In the meanwhile, Reed has travelled to several planets, and has found that every planet merged with the H'Mojen has gradually lost its sense of cultural identity, and have unsuccessfully tried to rediscover themselves. He also finds that the only race who were able to stop the invasion did so at the cost of themselves and their entire planet. However, he discovers vital information about the Imperator that could be the key to stopping him.

Back on Earth, the Four find that Doom considers the Latverians who have merged with the aliens to be traitors, and is furiously attacking. He is of course even further infuriated when he sees the Fantastic Four, but Spider-Man cleverly appeals to Doom's vanity by claiming that Mister Fantastic was unable to figure out the device. Ever eager to prove his genius, Doom quickly figures out the device and creates a larger version that will blanket the entire hemisphere with rays to prevent the merging.

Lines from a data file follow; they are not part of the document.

$ cat config.mk
export PLATFORM = sky130hd
export DESIGN_NAME = mbvd_raster
export DESIGN_NICKNAME = d
export VERILOG_FILES = /design/src/sv/mbvd_pkg.sv /design/src/sv/mbvd_raster.sv
export SDC_FILE = /design/constraint.sdc
export NUM_CORES = 1
export LEC_CHECK = 0
export BUFFER_PORTS_ARGS = -buffer_cell sky130_fd_sc_hd__buf_2
export CAP_MARGIN = 0
export CORE_ASPECT_RATIO = 1.2
export CORE_UTILIZATION = 58
export CTS_BUF_LIST = sky130_fd_sc_hd__clkbuf_16
export DETAILED_ROUTE_END_ITERATION = 12
export PLACE_DENSITY = 0.87
export SLEW_MARGIN = 20
export SYNTH_ARGS = -nofsm -noshare
export SYNTH_HDL_FRONTEND = slang
export SYNTH_SLANG_ARGS = --single-unit
$ cat constraint.sdc
create_clock -name aclk -period 10.85 [get_ports aclk]
set_input_delay 2.17 -clock aclk [delete_from_list [all_inputs] [get_ports aclk]]
set_output_delay 2.17 -clock aclk [all_outputs]
set_load 0.05 [all_outputs]
$ cat src/sv/mbvd_pkg.sv
package mbvd_pkg;

    localparam int MAX_ROW_LEN = 512;
    localparam int MAX_ROWS    = 512;

    localparam int LABEL_W   = 8;
    localparam int POS_W     = 9;
    localparam int SLICE_W   = 10;
    localparam int LEN_REG_W = 10;
    localparam int CFG_W     = 10;
    localparam int CFG_IDX_W = 2;

    localparam int COL_W = $clog2(MAX_ROW_LEN);
    localparam int LEN_W = $clog2(MAX_ROW_LEN + 1);
    localparam int ROW_W = $clog2(MAX_ROWS + 1);
    localparam int WORD_W = 2 * LABEL_W;

    typedef enum logic [CFG_IDX_W-1:0] {
        REG_SELECTED_LABEL = 2'd0,
        REG_ROW_LENGTH     = 2'd1,
        REG_ROW_COUNT      = 2'd2
    } cfg_reg_t;

    typedef struct packed {
        logic [ROW_W-1:0]   row;
        logic [COL_W-1:0]   col;
        logic [COL_W-1:0]   rd_addr;
        logic [SLICE_W-1:0] slice;
        logic               has_result;
        logic               first_col;
        logic               last_col;
        logic               top_rows;
        logic               below_out;
        logic               last_of_slice;
        logic               len_one;
        logic               len_two;
    } pos_t;

    typedef struct packed {
        logic [LABEL_W-1:0] mid;
        logic [LABEL_W-1:0] up;
        logic [LABEL_W-1:0] left;
        logic [LABEL_W-1:0] right;
    } nbr_t;

endpackage

$ cat src/sv/mbvd_raster.sv
module mbvd_raster (
    input  logic                           aclk,
    input  logic                           aresetn,
    input  logic                           accept,
    input  logic [mbvd_pkg::LEN_REG_W-1:0] row_length,
    input  logic [mbvd_pkg::LEN_REG_W-1:0] row_count,
    output mbvd_pkg::pos_t                 pos
);
    import mbvd_pkg::*;

    logic [ROW_W-1:0]   row_reg, row_next;
    logic [COL_W-1:0]   col_reg, col_next;
    logic [SLICE_W-1:0] slice_reg, slice_next;

    logic [LEN_W-1:0] len_eff;
    logic [ROW_W-1:0] rows_eff;
    logic [COL_W-1:0] c_eff;
    logic [ROW_W-1:0] r_eff;
    logic [LEN_W:0]   addr_sum;
    logic [LEN_W:0]   addr_wrap;
    logic             last_col;

    always_comb begin
        if (row_length == '0) begin
            len_eff = LEN_W'(1);
        end else if (int'(row_length) > MAX_ROW_LEN) begin
            len_eff = LEN_W'(MAX_ROW_LEN);
        end else begin
            len_eff = LEN_W'(row_length);
        end
        if (row_count == '0) begin
            rows_eff = ROW_W'(1);
        end else if (int'(row_count) > MAX_ROWS) begin
            rows_eff = ROW_W'(MAX_ROWS);
        end else begin
            rows_eff = ROW_W'(row_count);
        end
    end

    // counters left beyond a shrunk length are pinned to the last column / padding row
    always_comb begin
        if (LEN_W'(col_reg) >= len_eff) begin
            c_eff = COL_W'(len_eff - LEN_W'(1));
        end else begin
            c_eff = col_reg;
        end
        if (row_reg > rows_eff) begin
            r_eff = rows_eff;
        end else begin
            r_eff = row_reg;
        end
    end

    assign last_col  = (LEN_W'(c_eff) == len_eff - LEN_W'(1));
    assign addr_sum  = (LEN_W + 1)'(c_eff) + (LEN_W + 1)'(2);
    assign addr_wrap = (addr_sum >= (LEN_W + 1)'(len_eff)) ?
                       addr_sum - (LEN_W + 1)'(len_eff) : addr_sum;

    always_comb begin
        col_next   = c_eff;
        row_next   = r_eff;
        slice_next = slice_reg;
        if (!last_col) begin
            col_next = c_eff + COL_W'(1);
        end else begin
            col_next = '0;
            if (r_eff < rows_eff) begin
                row_next = r_eff + ROW_W'(1);
            end else begin
                row_next   = '0;
                slice_next = slice_reg + SLICE_W'(1);
            end
        end
    end

    always_ff @(posedge aclk) begin
        if (!aresetn) begin
            row_reg   <= '0;
            col_reg   <= '0;
            slice_reg <= '0;
        end else if (accept) begin
            row_reg   <= row_next;
            col_reg   <= col_next;
            slice_reg <= slice_next;
        end
    end

    always_comb begin
        pos.row           = r_eff;
        pos.col           = c_eff;
        pos.rd_addr       = COL_W'(addr_wrap);
        pos.slice         = slice_reg;
        pos.has_result    = (r_eff != '0);
        pos.first_col     = (c_eff == '0);
        pos.last_col      = last_col;
        pos.top_rows      = (r_eff < ROW_W'(2));
        pos.below_out     = (r_eff >= rows_eff);
        pos.last_of_slice = (r_eff >= rows_eff) && last_col;
        pos.len_one       = (len_eff == LEN_W'(1));
        pos.len_two       = (len_eff == LEN_W'(2));
    end

    a_slice_step: assert property (@(posedge aclk) disable iff (!aresetn)
        accept && pos.last_of_slice |=> slice_reg == $past(slice_reg) + SLICE_W'(1))
        else $error("slice count did not advance after last voxel");

    a_slice_hold: assert property (@(posedge aclk) disable iff (!aresetn)
        accept && !pos.last_of_slice |=> slice_reg == $past(slice_reg))
        else $error("slice count moved inside a slice");

endmodule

Taking the original version to use as a weapon, the Four track the Imperator to the African Serengeti, where they save a group of men from being merged. The Imperator begins planning his countermeasure when Spider-Man, who has been growing steadily sicker through the course of the story, suddenly vomits up a cloud of purple plasma that seems to bear the Impossible Man's face.

===Issue Four===
The cloud of purple plasma Spider-Man vomited out is the entire Poppupian race, to which Impossible Man belongs. They have a hive mind and every DNA strand of this race is identical to each other, meaning the entire race is contained in a single cell. The Poppupians have rebuilt themselves from a single cell inside Spider-Man, developing into a huge blob.

Meanwhile, Reed returns from space, disrupting the Imperator's "time/space technology" and allowing the Thing to engage in a little clobbering time. The Imperator grafts various African animals together, creating monsters that fight Spider-Man and the Fantastic Four until the Poppupians make their appearance. They trash the Imperator and then announce that they will no longer contain themselves within one member of their race. Now they intend to take over the world.

As the H'Mojens arrive to attack the Poppupians, Reed reveals that the Imperator saved his world from colonization, by becoming the new Imperator and promising to find worlds for the H'Mojen. The Poppupians start to separate the H'Mojen from their hosts in a process that protects the humans but kills the H'Mojen. Reed convinces the Imperator to recall the H'Mojen into his ship to save their lives. The only option seems to be for the Imperator to take the H'Mojen back to his world to merge with his people but as the Poppupians plan to overrun Earth with "9 billion unique beings", Spider-Man gets an idea so the Imperator absorbs the Poppupians into his ship and takes them to an uninhabited planet Reed found. There they merge with the H'Mojen to "combine the most adaptable yet direction-less species in the galaxy with the growth-driven one unable to change on their own." This merge seems to please both races, the Imperator gets to retire and the H'Mojen/Poppupians build a huge stone bust of Spider-Man.

Back on Earth, as Peter and Mary Jane walk by, a cat hacks up a little piece of green glop that "pops" up into the Impossible Man.